===== config.mk =====
export PLATFORM = sky130hd
export DESIGN_NAME = ack_vector_rle_encoder
export DESIGN_NICKNAME = d
export VERILOG_FILES = /design/src/rtl/avre_pkg.sv /design/src/rtl/ack_vector_rle_encoder.sv
export SDC_FILE = /design/constraint.sdc
export NUM_CORES = 1
export LEC_CHECK = 0
export CAP_MARGIN = 20
export CORE_ASPECT_RATIO = 0.8
export CORE_MARGIN = 1.5
export CORE_UTILIZATION = 60
export CTS_CLUSTER_SIZE = 28
export DETAILED_ROUTE_END_ITERATION = 7
export DONT_BUFFER_PORTS = 1
export PLACE_DENSITY = 0.76
export SKIP_CTS_REPAIR_TIMING = 1
export SYNTH_ARGS = -nofsm -noshare
export SYNTH_HDL_FRONTEND = slang
export SYNTH_SLANG_ARGS = --single-unit

===== constraint.sdc =====
create_clock -name clk_i -period 5.9 [get_ports clk_i]
set_input_delay 1.18 -clock clk_i [delete_from_list [all_inputs] [get_ports clk_i]]
set_output_delay 1.18 -clock clk_i [all_outputs]
set_load 0.01 [all_outputs]

===== src/rtl/avre_pkg.sv =====
// Shared types and constants of the acknowledgement vector run-length encoder.
package avre_pkg;

  // Operation codes carried in the input tuser
  typedef enum logic [1:0] {
    OP_START = 2'd0,
    OP_ADD   = 2'd1,
    OP_FINAL = 2'd2
  } op_e;

  // Configuration register indexes
  typedef enum logic {
    CFG_MAX_BYTES = 1'b0,
    CFG_NR_CODE   = 1'b1
  } cfg_idx_e;

  localparam int unsigned SeqW     = 64;
  localparam int unsigned LenW     = 7;
  localparam int unsigned InDataW  = 136;
  localparam int unsigned OutDataW = 24;

  localparam logic [LenW-1:0] VectorLimit   = 7'd127;
  localparam logic [LenW-1:0] MaxBytesReset = 7'd127;
  localparam logic [1:0]      NrCodeReset   = 2'd3;
  localparam logic [5:0]      RunFull       = 6'h3F;

  // One input item as unpacked from the stream
  typedef struct packed {
    logic [1:0]      operation;
    logic [SeqW-1:0] received_mark;
    logic [SeqW-1:0] first_received_mark;
    logic            start_parity;
    logic [1:0]      packet_state;
    logic            packet_parity;
  } in_t;

  // One result item
  typedef struct packed {
    logic            finished;
    logic            byte_write;
    logic            accepted;
    logic [LenW-1:0] vector_length;
    logic            final_parity;
    logic [7:0]      byte_value;
    logic [LenW-1:0] byte_index;
  } res_t;

endpackage


===== src/rtl/ack_vector_rle_encoder.sv =====
// Top level of the acknowledgement vector run-length encoder.
//
//  channel  | direction | tdata (low bit first)                        | tuser
//  ---------+-----------+----------------------------------------------+---------------------
//  s_axis   | in        | received_mark, first_received_mark,          | operation
//           |           | start_parity, packet_state, packet_parity    |
//  m_axis   | out       | byte_index, byte_value, final_parity,        | accepted, byte_write,
//           |           | vector_length                                | finished
//  cfg      | in        | cfg_addr_i selects register, cfg_wdata_i     | -
//
// One item per clock while m_axis takes the results; an item is registered in
// the input register and then in the result register that drives m_axis.
// The encoder state updates in the same cycle the item moves into the
// result register, so consecutive items see each other's effects at once.
// The 64-bit sequence increment and compare set the critical path.
// Reset clears the encoder state and valid flags and sets the configuration to 127 bytes and code 3.
// A stall on m_axis holds the result; the input register still fills,
// then s_axis_tready drops until the result is taken.
module ack_vector_rle_encoder (
  input  logic         clk_i,
  input  logic         rst_ni,
  // slave stream
  input  logic         s_axis_tvalid,
  output logic         s_axis_tready,
  // tdata: received_mark[63:0], first_received_mark[127:64], start_parity[128],
  //        packet_state[130:129], packet_parity[131], zero pad[135:132]
  input  logic [avre_pkg::InDataW-1:0]  s_axis_tdata,
  // tuser: operation[1:0]
  input  logic [1:0]   s_axis_tuser,
  // master stream
  output logic         m_axis_tvalid,
  input  logic         m_axis_tready,
  // tdata: byte_index[6:0], byte_value[14:7], final_parity[15],
  //        vector_length[22:16], zero pad[23]
  output logic [avre_pkg::OutDataW-1:0] m_axis_tdata,
  // tuser: accepted[0], byte_write[1], finished[2]
  output logic [2:0]   m_axis_tuser,
  // configuration write port
  input  logic         cfg_we_i,
  input  logic         cfg_addr_i,
  input  logic [6:0]   cfg_wdata_i
);
  import avre_pkg::*;

  // configuration
  logic [LenW-1:0] max_bytes_q;
  logic [1:0]      nr_code_q;

  // input register
  logic in_valid_q;
  in_t  in_q;

  // result register
  logic out_valid_q;
  res_t res_q, res_d;

  // encoder state
  logic [SeqW-1:0] cur_seq_q, cur_seq_d;
  logic [SeqW-1:0] rx_limit_q, rx_limit_d;
  logic [SeqW-1:0] first_rx_q, first_rx_d;
  logic [7:0]      run_byte_q, run_byte_d;
  logic [LenW-1:0] filled_q, filled_d;
  logic [1:0]      last_state_q, last_state_d;
  logic            parity_q, parity_d;

  logic            advance;
  logic [SeqW-1:0] seq_inc;
  logic [LenW-1:0] byte_lim;
  logic            need_new;

  // Move the held item into the result register whenever that slot frees up
  assign advance       = in_valid_q && (!out_valid_q || m_axis_tready);
  assign s_axis_tready = !in_valid_q || advance;

  always_ff @(posedge clk_i or negedge rst_ni) begin
    if (!rst_ni) begin
      max_bytes_q <= MaxBytesReset;
      nr_code_q   <= NrCodeReset;
    end else if (cfg_we_i) begin
      case (cfg_addr_i)
        CFG_MAX_BYTES: max_bytes_q <= cfg_wdata_i;
        CFG_NR_CODE:   nr_code_q   <= cfg_wdata_i[1:0];
        default: ;
      endcase
    end
  end

  always_ff @(posedge clk_i or negedge rst_ni) begin
    if (!rst_ni) begin
      in_valid_q <= 1'b0;
    end else if (s_axis_tready) begin
      in_valid_q <= s_axis_tvalid;
    end
  end

  // Payload capture: unpack tdata into the item fields
  always_ff @(posedge clk_i) begin
    if (s_axis_tvalid && s_axis_tready) begin
      in_q.operation           <= s_axis_tuser;
      in_q.received_mark       <= s_axis_tdata[63:0];
      in_q.first_received_mark <= s_axis_tdata[127:64];
      in_q.start_parity        <= s_axis_tdata[128];
      in_q.packet_state        <= s_axis_tdata[130:129];
      in_q.packet_parity       <= s_axis_tdata[131];
    end
  end

  // Effective byte limit is the register clamped to the vector size
  assign byte_lim = (max_bytes_q > VectorLimit) ? VectorLimit : max_bytes_q;
  assign seq_inc  = cur_seq_q + 64'd1;
  // A fresh byte is needed when the state changes or the run is saturated
  assign need_new = (last_state_q != in_q.packet_state) || (run_byte_q[5:0] == RunFull);

  always_comb begin
    cur_seq_d    = cur_seq_q;
    rx_limit_d   = rx_limit_q;
    first_rx_d   = first_rx_q;
    run_byte_d   = run_byte_q;
    filled_d     = filled_q;
    last_state_d = last_state_q;
    parity_d     = parity_q;
    res_d        = '0;

    case (in_q.operation)
      OP_START: begin
        rx_limit_d     = in_q.received_mark;
        first_rx_d     = in_q.first_received_mark;
        cur_seq_d      = in_q.first_received_mark;
        parity_d       = in_q.start_parity;
        filled_d       = '0;
        run_byte_d     = '0;
        last_state_d   = '0;
        res_d.accepted = 1'b1;
      end
      OP_ADD: begin
        // The sequence number advances even when the add is refused
        cur_seq_d = seq_inc;
        if (seq_inc < rx_limit_q) begin
          if (filled_q == '0) begin
            if (byte_lim != '0) begin
              run_byte_d       = {in_q.packet_state, 6'd1};
              filled_d         = 7'd1;
              res_d.accepted   = 1'b1;
              res_d.byte_index = '0;
            end
          end else if (need_new) begin
            if (filled_q < byte_lim) begin
              run_byte_d       = {in_q.packet_state, 6'd1};
              filled_d         = filled_q + 7'd1;
              res_d.accepted   = 1'b1;
              res_d.byte_index = filled_q;
            end
          end else begin
            run_byte_d       = {run_byte_q[7:6], run_byte_q[5:0] + 6'd1};
            res_d.accepted   = 1'b1;
            res_d.byte_index = filled_q - 7'd1;
          end
          if (res_d.accepted) begin
            last_state_d     = in_q.packet_state;
            if (in_q.packet_state != nr_code_q) begin
              parity_d = parity_q ^ in_q.packet_parity;
            end
            res_d.byte_write = 1'b1;
            res_d.byte_value = run_byte_d;
          end
        end
      end
      OP_FINAL: begin
        res_d.accepted     = 1'b1;
        res_d.finished     = 1'b1;
        res_d.final_parity = parity_q;
        // Nothing worth sending: empty, equal marks, or a lone not-received run
        if ((filled_q == '0) || (first_rx_q == rx_limit_q) ||
            ((filled_q == 7'd1) && (last_state_q == nr_code_q))) begin
          res_d.vector_length = '0;
        end else begin
          res_d.vector_length = filled_q;
        end
      end
      default: ;
    endcase
  end

  always_ff @(posedge clk_i or negedge rst_ni) begin
    if (!rst_ni) begin
      cur_seq_q    <= '0;
      rx_limit_q   <= '0;
      first_rx_q   <= '0;
      run_byte_q   <= '0;
      filled_q     <= '0;
      last_state_q <= '0;
      parity_q     <= 1'b0;
      out_valid_q  <= 1'b0;
    end else begin
      if (advance) begin
        cur_seq_q    <= cur_seq_d;
        rx_limit_q   <= rx_limit_d;
        first_rx_q   <= first_rx_d;
        run_byte_q   <= run_byte_d;
        filled_q     <= filled_d;
        last_state_q <= last_state_d;
        parity_q     <= parity_d;
        out_valid_q  <= 1'b1;
      end else if (m_axis_tready) begin
        out_valid_q  <= 1'b0;
      end
    end
  end

  always_ff @(posedge clk_i) begin
    if (advance) begin
      res_q <= res_d;
    end
  end

  assign m_axis_tvalid = out_valid_q;
  assign m_axis_tdata  = {1'b0, res_q.vector_length, res_q.final_parity,
                          res_q.byte_value, res_q.byte_index};
  assign m_axis_tuser  = {res_q.finished, res_q.byte_write, res_q.accepted};

endmodule


# After elaboration in Yosys (flattened, before gate mapping)
# Cells that the tools add are included.
# op_classes
mul	0
n_addsub	4
div_mod_pow	0
magnitude_cmp	3
bitwise_logic	5
n_mux	35
n_reduce_logical	28
n_shift	0
n_eq_ne	14
# op_table
operator	count
$pmux 64 s2	1
$add 64x1->64 const B	1
$eq 64x64->1	1
$lt 64x64->1	1
$mux 7	8
$mux 8	5
$pmux 8 s2	1
$mux 1	14
$pmux 7 s2	1
$reduce_and 2->1	5
$ne 3x3->1 const B	3
$add 7x1->7 const B	1
$eq 7x1->1 const B	1
$gt 7x7->1 const B	1
$logic_not 7->1	1
$lt 7x7->1	1
$reduce_bool 7->1	1
$sub 7x1->7 const B	1
$add 6x1->6 const B	1
$eq 6x6->1 const B	1
$reduce_and 3->1	2
$reduce_and 6->1	1
$logic_or 1x1->1	5
$reduce_and 5->1	1
other kinds (18)	30
# totals
latchBits	0
in_bits	151
ff_bits	381
n_memories	0
mem_bits_ro	0
word_cells	113
ram_bits	0

# Longest topological paths before layout
# logic_depth
depth_word	11
mapped_depth	19
depth_no_buf	17

# Worst setup path before layout
# No wires, ideal clock.
# synth_path
kind	input to register
startpoint	input port m_axis_tready
endpoint	register in_q[0] in the netlist's numbering (enable)
stages	2
required_time_ps	5391
setup_slack_ps	914
arrival_ps	4477
path_buffers	0
cell_sequence	nand3b_1 > and2_1
# synth_via
elab_chain_cells	4
# synth_lines
item	line_no	rtl
start, declared	ack_vector_rle_encoder.sv:32	input logic m_axis_tready,
$logic_or 1x1->1	ack_vector_rle_encoder.sv:72	assign advance = in_valid_q && (!out_valid_q || m_axis_tready);
$logic_and 1x1->1	ack_vector_rle_encoder.sv:72	
$logic_or 1x1->1	ack_vector_rle_encoder.sv:73	assign s_axis_tready = !in_valid_q || advance;
$logic_and 1x1->1	ack_vector_rle_encoder.sv:98	if (s_axis_tvalid && s_axis_tready) begin
end, declared	ack_vector_rle_encoder.sv:51	in_t in_q;
# Every way passes these cells.
# A chain may end at the register's enable or synchronous reset.

# Worst setup path in the final report
# layout_path
startpoint	register cur_seq_q[39]
endpoint	register filled_q[0]
# layout_via
elab_chain_cells	4
# layout_lines
item	line_no	rtl
start, declared	ack_vector_rle_encoder.sv:58	logic [SeqW-1:0] cur_seq_q, cur_seq_d;
start signal, assigned	ack_vector_rle_encoder.sv:196	cur_seq_q <= cur_seq_d;
$add 64x1->64	ack_vector_rle_encoder.sv:110	assign seq_inc = cur_seq_q + 64'd1;
$lt 64x64->1	ack_vector_rle_encoder.sv:138	if (seq_inc < rx_limit_q) begin
$ne 2x2->1 (no line)	n/a	
$reduce_and 6->1 (no line)	n/a	
end signal, assigned	ack_vector_rle_encoder.sv:200	filled_q <= filled_d;
end, declared	ack_vector_rle_encoder.sv:62	logic [LenW-1:0] filled_q, filled_d;
# Every way passes these cells.

==> results.py <==
metrics = {
    "pwr": {
        "peakVddDrop_v": 0.000286,
        "power.leakage_nw": 8.21,
        "power.density_nw_per_um2": 394,
        "power_mw": 7.92,
    },
    "global_route": {
        "grt_max_degree": 222,
        "grt_pass1_vias": 12700,
        "grt_pass1_wl_microns": 71200,
        "grt_use_total_pct": 29.2,
        "antenna_found_initial": 2,
        "grt_overflow_total": 0,
    },
    "floorplan": {
        "die_area_sq_um": 31900,
        "placementRows": 57,
        "core_sq_um": 30300,
        "die-width_microns": 199,
        "start_util_pct": 61.0,
        "pin_count": 180,
        "die_h_microns": 160,
    },
    "critical_path": {
        "cp_data_arrival_time_ps": 5680,
        "crit_top_cell": "nand4_1",
        "cp_slowest_cell": "nor4_1",
        "critPathTopFamily": "simple AND/OR/NAND/NOR gates",
        "max_stage_delay_ps": 640,
        "start_kind": "flop",
        "crit_chain": "and3_1 > and3_1 > nand4_1 > nor3_4 > and2_1 > nand3_1 > xnor2_1 > ha_1 > nand4_1 > nor4_1 > nand4_1 > a211o_1 > nor4b_4 > and3_4 > o21ai_2 > a32o_1",
        "end_kind": "flop",
        "cp.required_ps": 6380,
        "path_buf_inv": 0,
        "critPathKind": "reg2reg",
        "cp_max_fo": 15,
    },
    "timing": {
        "period_needed_ps": 5200,
        "worst_pin_slew_ps": 1120,
        "rsz0062_at_grt": "false",
        "timing.fmax_mhz": 192,
        "fin_worst_skew_ps": 18.2,
        "hold_viol": 0,
        "setup_slack_ps": 696,
        "min_period_over_period_pct": 88.2,
        "fin_setup_tns_ps": 0,
        "whs_ps": 323,
        "timing.slew.headroom_pct": 25.2,
        "setup_viol": 0,
        "finalMaxSlewViolations": 0,
    },
    "placed_design": {
        "gp_congestion": 0.878,
        "dpl_cell_area_sq_um": 18800,
        "dp_hpwl_microns": 31500,
        "preCtsSetupSlack_ps": 793,
        "place_inst": 2135,
        "portBuffers": 0,
    },
    "clock_network": {
        "htreeDepth": 2,
        "cts_tree": "built",
        "worstSkewPairLatency_ps": 550,
        "clock_path_buffers": 3,
        "cts.sinks": 381,
        "numCtsBuffers": 38,
        "cts_root_buffer": "clkbuf_16",
        "clkSlewWorstSetupHoldPaths_ps": 70,
    },
    "routing": {
        "vias_per_cell": 6.05,
        "via_count": 13400,
        "drt_iter0_markers": 1394,
        "wl_per_cell_microns": 20.9,
        "drtPass1Iterations": 6,
        "drc": 0,
        "routed_wl_microns": 46200,
        "drtAntennaViolNets": 0,
    },
    "synthesis": {
        "ys_seq_elements": 381,
        "postSynthAreaPerCell_sq_um": 10.3,
        "synth_flop_cell": "dfrtp_1",
        "synth_cell_types": 79,
        "synth_top_area_share_pct": 28.7,
        "syn_inst": 1789,
        "ys_async_sr_fraction_pct": 58.0,
        "synth_edf_count": 160,
        "synth-seq-area-share_pct": 56.0,
        "syn_nets": 2014,
        "yosysTopAreaCell": "dfrtp_1",
        "synth_area_leaders": "dfrtp_1, edfxtp_1, nand2_1, xnor2_1, ha_1",
        "yosysWarnings": 0,
        "synth.cell_area_sq_um": 18500,
    },
    "cells_and_area": {
        "regArea_sq_um": 10300,
        "area_delta_synth_final_pct": 8.75,
        "instances_no_fill": 2209,
        "final_area_sq_um": 20100,
        "multi_input_area_sq_um": 7530,
        "finish.utilization_pct": 66.3,
        "fillers": 2352,
        "final_nets": 1987,
        "drive_gt1_share_pct": 6.64,
    },
    "worst_hold_path": {
        "min-delay-path-class": "in2async",
    },
    "outcome": {
        "status": "finished clean",
    },
    "run": {
        "cap_violations": 0,
    },
}
-- power breakdown --
| part | switching (mW) | internal [mW] | total, mW |
|---|---|---|---|
| Clock | 1.02 | 1.45 | 2.47 |
| Sequential | 0.421 | 3.21 | 3.64 |
| Combinational | 1.08 | 0.726 | 1.81 |
-- cell usage after synthesis, types with 7 or more instances --
cell       instances
a21o_1             7
a21oi_1          126
a2bb2oi_1          7
and2_1            15
and3_1            18
and4_1             7
buf_1              9
buf_2              9
clkbuf_1          58
dfrtp_1          212
dfstp_2            9
edfxtp_1         160
ha_1              74
inv_1             82
mux2i_1           13
nand2_1          370
nand2b_1           8
nand3_1           53
nand4_1           45
nor2_1            77
nor3_1            22
nor4_1            10
o21a_1             7
o21ai_0          108
o22ai_1           40
xnor2_1          112
xor2_1            22
-- worst reg2reg max path: stages (launching register included) --
cell and delay, ps:
dfrtp_1 450, and3_1 260, and3_1 400, nand4_1 300
nor3_4 340, and2_1 400, nand3_1 210, xnor2_1 170
ha_1 320, nand4_1 150, nor4_1 640, nand4_1 220
a211o_1 290, nor4b_4 160, and3_4 260, o21ai_2 370
a32o_1 200
-- cell type report --
type                            instances  share of cell area (%)
Clock inverter                         14                   0.859
Timing Repair Buffer                   13                   0.672
Inverter                               83                    1.55
Multi-Input combinational cell       1245                    37.4
Clock buffer                           56                    5.38
Sequential cell                       381                    51.5
Tap cell                              413                    2.57
Antenna cell                            4                  0.0498
-- registers in the layout, summed over array words and instances (netlist names) --
name	cells
filled_q	7
in_q	134
m_axis_tuser	3
m_axis_tdata	23
m_axis_tvalid	1
cur_seq_q	64
parity_q	1
run_byte_q	8
first_rx_q	64
rx_limit_q	64
max_bytes_q	7
last_state_q	2
in_valid_q	1
nr_code_q	2
-- logic make-up after synthesis --
logic type	after synthesis	share of synthesized area [%]
AO/OA/AOI/OAI	350	11.2
XOR/XNOR	134	6.35
adder cells (fa/ha/maj)	74	5.01
buffers and inverters	163	3.44
flip-flops	381	56.0
multiplexers	18	1.01
other	1	0.0203
AND/OR/NAND/NOR	668	17.0
-- placed cells by master (no fill, tap or decap), types with 14 or more instances in the layout --
cell type  synthesis  routed
xor2_1            22      22
inv_1             82      82
and3_1            18      18
nand3_1           53      53
nor3_1            22      22
dfrtp_1          212     212
o22ai_1           40      40
o21ai_0          108     108
and2_1            15      14
edfxtp_1         160     160
nand2_1          370     369
nor2_1            77      75
clkbuf_16          0      41
ha_1              74      74
a21oi_1          126     126
xnor2_1          112     112
nand4_1           45      45
clkbuf_1          58      15
-- final timing paths --
kind,from,endpoint,slack [ps],cells past startpoint
setup / recovery,cur_seq_q[39],filled_q[0],700,16
hold / removal,rst_ni,cur_seq_q[53],320,0
setup reg to reg,cur_seq_q[39],filled_q[0],700,16
hold reg to reg,in_q[113],rx_limit_q[45],450,2
max in group asynchronous,rst_ni,nr_code_q[1],5220,0
min in group clk_i,in_q[113],rx_limit_q[45],450,2
-- layer usage --
layer	GRT usage, %	up-vias	part of all wire [%]
met3	7.27	76	9.0
met2	42.7	568	44
met4	8.75	0	2.4
met5	0	-	0
met1	43.2	6514	44
li1	-	6209	-
(Power assumes the default switching activity.)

**Exercise goal:** From the top of the material above, print every line exactly, ending with the line that holds "export CORE_UTILIZATION = 60".

**Solution to this problem:**
===== config.mk =====
export PLATFORM = sky130hd
export DESIGN_NAME = ack_vector_rle_encoder
export DESIGN_NICKNAME = d
export VERILOG_FILES = /design/src/rtl/avre_pkg.sv /design/src/rtl/ack_vector_rle_encoder.sv
export SDC_FILE = /design/constraint.sdc
export NUM_CORES = 1
export LEC_CHECK = 0
export CAP_MARGIN = 20
export CORE_ASPECT_RATIO = 0.8
export CORE_MARGIN = 1.5
export CORE_UTILIZATION = 60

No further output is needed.